Just thought I'd chime in. My 5 year old was diagnosed with PDD-NOS. I have self-diagnosed Asperger's (I fit all the symptoms- and not officially diagnosed, my son's psychologist believes it is HIGHLY plausible). I believe my father also has Asperger's.

I really don't feel you guys should feel left out- autism, Asperger's and PDD-NOS are ALL under the umbrella of the Spectrum of Pervasive Developmental Disorders- in the end, the help you or your child receive should be very similar. As well, it can be VERY difficult to actually label young children with Autism or Asperger's because they are still growing physically and mentally so many psychologists will tag them PDD-NOS so they can get the services they direly need. Why wait for a positive label of Autism or Asperger's, which mean waiting for help/support, when you can tag them PDD-NOS, get them into the system until they are old enough to be labelled.

There's also the fact that experts are still figuring out what Autism, Asperger's and PDD-NOS really is (there's quite a stirr about finding the right label for all these "disorders" and then creating new labels to fall under PDD-NOS). For instance, there is now belief that girls/women and boys/men have "different" symptoms and that what was thought was a male "disorder," may actually be very untrue as more girls/women are now getting diagnosed (Tony Attwood).

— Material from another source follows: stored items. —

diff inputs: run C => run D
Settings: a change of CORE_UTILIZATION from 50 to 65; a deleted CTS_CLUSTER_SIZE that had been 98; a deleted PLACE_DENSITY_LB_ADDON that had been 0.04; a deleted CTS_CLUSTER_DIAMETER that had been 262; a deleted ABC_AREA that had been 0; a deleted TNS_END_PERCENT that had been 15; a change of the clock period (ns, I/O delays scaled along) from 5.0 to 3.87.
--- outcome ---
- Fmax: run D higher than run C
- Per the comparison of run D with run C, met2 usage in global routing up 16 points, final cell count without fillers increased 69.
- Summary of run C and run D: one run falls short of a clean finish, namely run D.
// UART_Top_Module
module UART_Top_Module(
input clk,                      
input rst,                      
input [7:0] data_in,            
input wr_en,rd_en,              
input [2:0] address,            
output  [7:0]data_o,            
output  serial_data_out,        
output  n_RTS,                  
output  tx_done,                
input   n_CTS                 
);
wire b1;
wire [7:0]b2;
wire b3;
wire [7:0]ar0;
wire [7:0]ar1;
wire [7:0]ar3;
wire [7:0]ar4;
wire e1, e2;
wire [8:0]e3;
wire [1:0]e4;
wire [3:0]e5;
wire e6;
wire c1, c3;
wire [7:0]c2;
wire  d1, d2;
assign tx_done = e6;
 UART_User_interface UI1 ( .clk(clk), .rst(rst),
  .wr_en(wr_en), .rd_en(rd_en), .data_in(data_in)
  , .addr(address), .fifo_full(b1),
  .data_fifo(b2), .fifo_wr_en(b3), .AXI_data_out(data_o),
  .reg_array0(ar0), .reg_array1(ar1), .reg_array3(ar3)
  , .reg_array4(ar4)
  );
  fifo F1( .clk(clk), .rst(rst),
  .we(b3), .data_in(b2), .re(c1),
  .full(b1), .data_o(c2), .empty(c3));
  c_div CD1( .rst(rst),
  .clk_cpu(clk), .tx(ar0), .rate(ar1), .control(ar3[7]),
  .baud_clock(d1), .baud_tick(d2));
  Process pr(
  .clk(clk), 
  .reset(rst),
  .data_in(c2), 
  .fifo_empty(c3), 
  .tx_ready(e1),
  .LCR0(ar3[0]), 
  .LCR1(ar3[1]),
  .LCR2(ar3[2]),
  .LCR3(ar3[3]),
  .LCR4(ar3[4]),
  .LCR5(ar3[5]),
  .fifo_read(c1), 
  .data_out_active(e2),
  .data_out(e3), 
  .num_stop_bit(e4),
  .data_length(e5));
  transmitter TX(  .reset(rst),
  .data_valid(e2), .data_in(e3), .num_stop_bit(e4), .data_length(e5), .MCR1(ar4[1]), .clk(clk), .baud_tick(d2),
  .serial_data_out(serial_data_out), .n_RTS(n_RTS), .tx_done(e6),.tx_ready(e1),.n_CTS(n_CTS));
 endmodule
Size in the first run: about 1500 cells after synthesis, roughly 430 flip-flops, ~0.020 mm2 of cells after synthesis.
export LEC_CHECK = 0
export ABC_AREA = 0
export CAP_MARGIN = 20
export CELL_PAD_IN_SITES_DETAIL_PLACEMENT = 0
export CELL_PAD_IN_SITES_GLOBAL_PLACEMENT = 0
export CORE_MARGIN = 2
export CORE_UTILIZATION = 72
export CTS_CLUSTER_DIAMETER = 295
export CTS_CLUSTER_SIZE = 15
export GPL_TIMING_DRIVEN = 1
export PLACE_DENSITY_LB_ADDON = 0.29
export SLEW_MARGIN = 20
create_clock -name core_clock -period 1.98 [get_ports {clk}]
run.sh (not shown) runs the stock make flow with config.mk's settings and CLKGATE_MAP_FILE=.
The baseline reached the layout checks and failed them: setup timing.
Then changed:
- CORE_UTILIZATION: 72 -> 66
- CTS_CLUSTER_SIZE: 15 -> unset
- clock period: 1.98 -> 2.39 ns (I/O delays scaled with it)
The changed run finished with setup timing left.
Global-route usage went down by 9.4 points.
Clock-buffer cell count fell by 4.
Utilization went down by 10 points.
Design area decreases by 4.7%.
Area after synthesis stays the same.
Via count shrinks by 11%.
Then changed:
- ABC_AREA: 0 -> unset
- CELL_PAD_IN_SITES_DETAIL_PLACEMENT: 0 -> unset
- CELL_PAD_IN_SITES_GLOBAL_PLACEMENT: 0 -> unset
- CORE_UTILIZATION: 66 -> 72
- CTS_CLUSTER_DIAMETER: 295 -> unset
- GPL_TIMING_DRIVEN: 1 -> unset
- PLACE_DENSITY_LB_ADDON: 0.29 -> unset
- clock period: 2.39 -> 2.18 ns (I/O delays scaled with it)
The changed run completed and failed the layout checks on setup timing. Final cell count increases slightly. Setup slack got worse by 0.15 ns. Routed wire length increases by roughly a tenth.

== job 101 ==
Starting RTL as in the previous note.
make LEC_CHECK=0 ABC_AREA=1 CAP_MARGIN=20 CELL_PAD_IN_SITES_DETAIL_PLACEMENT=2 CELL_PAD_IN_SITES_GLOBAL_PLACEMENT=0 CORE_MARGIN=9 CORE_UTILIZATION=60 CTS_CLUSTER_DIAMETER=295 CTS_CLUSTER_SIZE=25 GPL_ROUTABILITY_DRIVEN=0 GPL_TIMING_DRIVEN=1 HOLD_SLACK_MARGIN=-0.05 PLACE_DENSITY_LB_ADDON=0.26 SETUP_SLACK_MARGIN=0.37 SLEW_MARGIN=35 TNS_END_PERCENT=65 finish   # period 2.92 ns
Job 101 never completed, since it errored out during 3_5_place_dp.
What job 102 does differently from job 101 at the input level:
==> flow/config.mk <==
export PLATFORM = sky130hd
export DESIGN_NAME = UART_Top_Module
export DESIGN_NICKNAME = UART_Top_Module
export VERILOG_FILES = /design/flow/design.v
export SDC_FILE = /design/flow/constraint.sdc
export NUM_CORES = 4
export LEC_CHECK = 0
export ABC_AREA = 0
export CAP_MARGIN = 20
export CELL_PAD_IN_SITES_DETAIL_PLACEMENT = 0
export CELL_PAD_IN_SITES_GLOBAL_PLACEMENT = 0
export CORE_MARGIN = 2
export CORE_UTILIZATION = 72
export CTS_CLUSTER_DIAMETER = 295
export GPL_TIMING_DRIVEN = 1
export PLACE_DENSITY_LB_ADDON = 0.01
export SETUP_SLACK_MARGIN = 0.34
export SLEW_MARGIN = 20
==> flow/constraint.sdc <==
create_clock -name core_clock -period 2.38 [get_ports {clk}]
set_input_delay 0.4760 -clock core_clock [delete_from_list [all_inputs] [get_ports {clk}]]
set_output_delay 0.4760 -clock core_clock [all_outputs]
set_load 0.01 [all_outputs]
### Flow results
Mean instance size in the synthesized netlist: job 102 > job 101. Taking job 101 as the reference, in job 102 cell area after synthesis was more or less identical, number of rows created at floorplan went down by 5, post-synthesis sequential area ratio was more or less identical, area share of fa/ha/maj cells after synthesis was more or less identical, number of library cell types mapped by synthesis went up by 22. Job 102 -> stages 100% | layout checks FAIL | negative setup slack. In the reports for job 102 and job 101, the smaller area fraction in xor and xnor cells belongs to job 101. Taking job 101 as the reference point, the portion of netlist area occupied by mux cells of job 102 rises by 12 points. Of job 102 and job 101, the run reporting the higher core area was job 101. Compared job 102 vs job 101, and pre-placement core utilization is up in job 102. In job 102 the number of cells produced by synthesis turned out 30% lower than in job 101.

I really like how Wikipedia explains it:

"The manifestations of autism cover a wide spectrum, ranging from individuals with severe impairments—who may be silent, mentally disabled, and locked into hand flapping and rocking—to high functioning individuals who may have active but distinctly odd social approaches, narrowly focused interests, and verbose, pedantic communication.[51] Because the behavior spectrum is continuous, boundaries between diagnostic categories are necessarily somewhat arbitrary.[40] Sometimes the syndrome is divided into low-, medium- or high-functioning autism (LFA, MFA, and HFA), based on IQ thresholds,[52] or on how much support the individual requires in daily life; these subdivisions are not standardized and are controversial. Autism can also be divided into syndromal and non-syndromal autism; the syndromal autism is associated with severe or profound mental retardation or a congenital syndrome with physical symptoms, such as tuberous sclerosis.[53] Although individuals with Asperger syndrome tend to perform better cognitively than those with autism, the extent of the overlap between Asperger syndrome, HFA, and non-syndromal autism is unclear.[54]"

In fact, there are two sets of criteria for Asperger's. The 1991 Gillberg and then the DSM-IV. The DSM-IV which is used by psychologists has a LOT of problems/discrepancies (as noted by Tony Atwood) and forgets to include motor clumsiness, delays in self-help skills and sensory integration disorder (SID). Tony Attwood, if I recall correctly, also noted that some children don't even have the repetitive/stereotyped motor mannerisms- and most lose this after age 9. So that puts a lot of question on the criteria in the first place. According to what I read in Tony Attwood's book, he uses the 1991 Gillberg when he first diagnoses a child with Asperger's- and then I'm sure he uses the DSM-IV to "confirm" the diagnosis.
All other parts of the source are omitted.